* **Task**
Pull every line that includes the word "localparam" from the data.

--- Dataset content ---

### src/rtl/mprx_ctrl.sv
module mprx_ctrl
    import mprx_pkg::*;
#(
    parameter int OVERSAMPLE = 16,
    parameter int DATA_BITS  = 8
) (
    input  logic      clk,
    input  logic      rst_n,
    input  logic      armed,
    input  logic      baud_tick,
    input  logic      rx_in,
    output logic      smp_data,
    output logic      smp_mp,
    output logic      smp_stop,
    output rx_state_t state_o
);

    localparam int CNT_W = $clog2(OVERSAMPLE);
    localparam int BIT_W = $clog2(DATA_BITS + 1);
    localparam logic [CNT_W-1:0] OS_LAST = CNT_W'(OVERSAMPLE - 1);
    localparam logic [CNT_W-1:0] OS_HALF = CNT_W'(OVERSAMPLE / 2 - 1);
    localparam logic [BIT_W-1:0] BIT_LAST = BIT_W'(DATA_BITS - 1);

    rx_state_t        state, state_n;
    logic [CNT_W-1:0] os_cnt;
    logic [BIT_W-1:0] bit_cnt;
    logic             at_mid;

    assign at_mid  = baud_tick && (os_cnt == OS_LAST);
    assign state_o = state;

    // next-state logic
    always_comb begin
        state_n = state;
        unique case (state)
            ST_IDLE:  if (baud_tick && !rx_in) state_n = ST_START;
            ST_START: if (baud_tick && os_cnt == OS_HALF)
                          state_n = rx_in ? ST_IDLE : ST_DATA;
            ST_DATA:  if (at_mid && bit_cnt == BIT_LAST) state_n = ST_MPB;
            ST_MPB:   if (at_mid) state_n = ST_STOP;
            ST_STOP:  if (at_mid) state_n = ST_IDLE;
            default:  state_n = ST_IDLE;
        endcase
        if (!armed) state_n = ST_IDLE;
    end

    // state register
    always_ff @(posedge clk or negedge rst_n) begin
        if (!rst_n) state <= ST_IDLE;
        else        state <= state_n;
    end

    // oversample and bit counters
    always_ff @(posedge clk or negedge rst_n) begin
        if (!rst_n) begin
            os_cnt  <= '0;
            bit_cnt <= '0;
        end else begin
            if (!armed || state_n != state)
                os_cnt <= '0;
            else if (baud_tick)
                os_cnt <= (os_cnt == OS_LAST) ? '0 : os_cnt + 1'b1;

            if (state != ST_DATA)
                bit_cnt <= '0;
            else if (smp_data)
                bit_cnt <= bit_cnt + 1'b1;
        end
    end

    // sample strobes
    always_comb begin
        smp_data = 1'b0;
        smp_mp   = 1'b0;
        smp_stop = 1'b0;
        if (armed && at_mid) begin
            unique case (state)
                ST_DATA: smp_data = 1'b1;
                ST_MPB:  smp_mp   = 1'b1;
                ST_STOP: smp_stop = 1'b1;
                default: ;
            endcase
        end
    end

    assert_abort_idle_R9: assert property (@(posedge clk) disable iff (!rst_n)
        !armed |=> state == ST_IDLE);

    assert_one_strobe_R4: assert property (@(posedge clk) disable iff (!rst_n)
        $onehot0({smp_data, smp_mp, smp_stop}));

    assert_bit_range_R4: assert property (@(posedge clk) disable iff (!rst_n)
        state == ST_DATA |-> bit_cnt < BIT_W'(DATA_BITS));

    assert_false_start_R3: assert property (@(posedge clk) disable iff (!rst_n)
        (state == ST_START && armed && baud_tick && os_cnt == OS_HALF && rx_in)
        |=> state == ST_IDLE);

endmodule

---

* **Output for this exercise**
    localparam int CNT_W = $clog2(OVERSAMPLE);
    localparam int BIT_W = $clog2(DATA_BITS + 1);
    localparam logic [CNT_W-1:0] OS_LAST = CNT_W'(OVERSAMPLE - 1);
    localparam logic [CNT_W-1:0] OS_HALF = CNT_W'(OVERSAMPLE / 2 - 1);
    localparam logic [BIT_W-1:0] BIT_LAST = BIT_W'(DATA_BITS - 1);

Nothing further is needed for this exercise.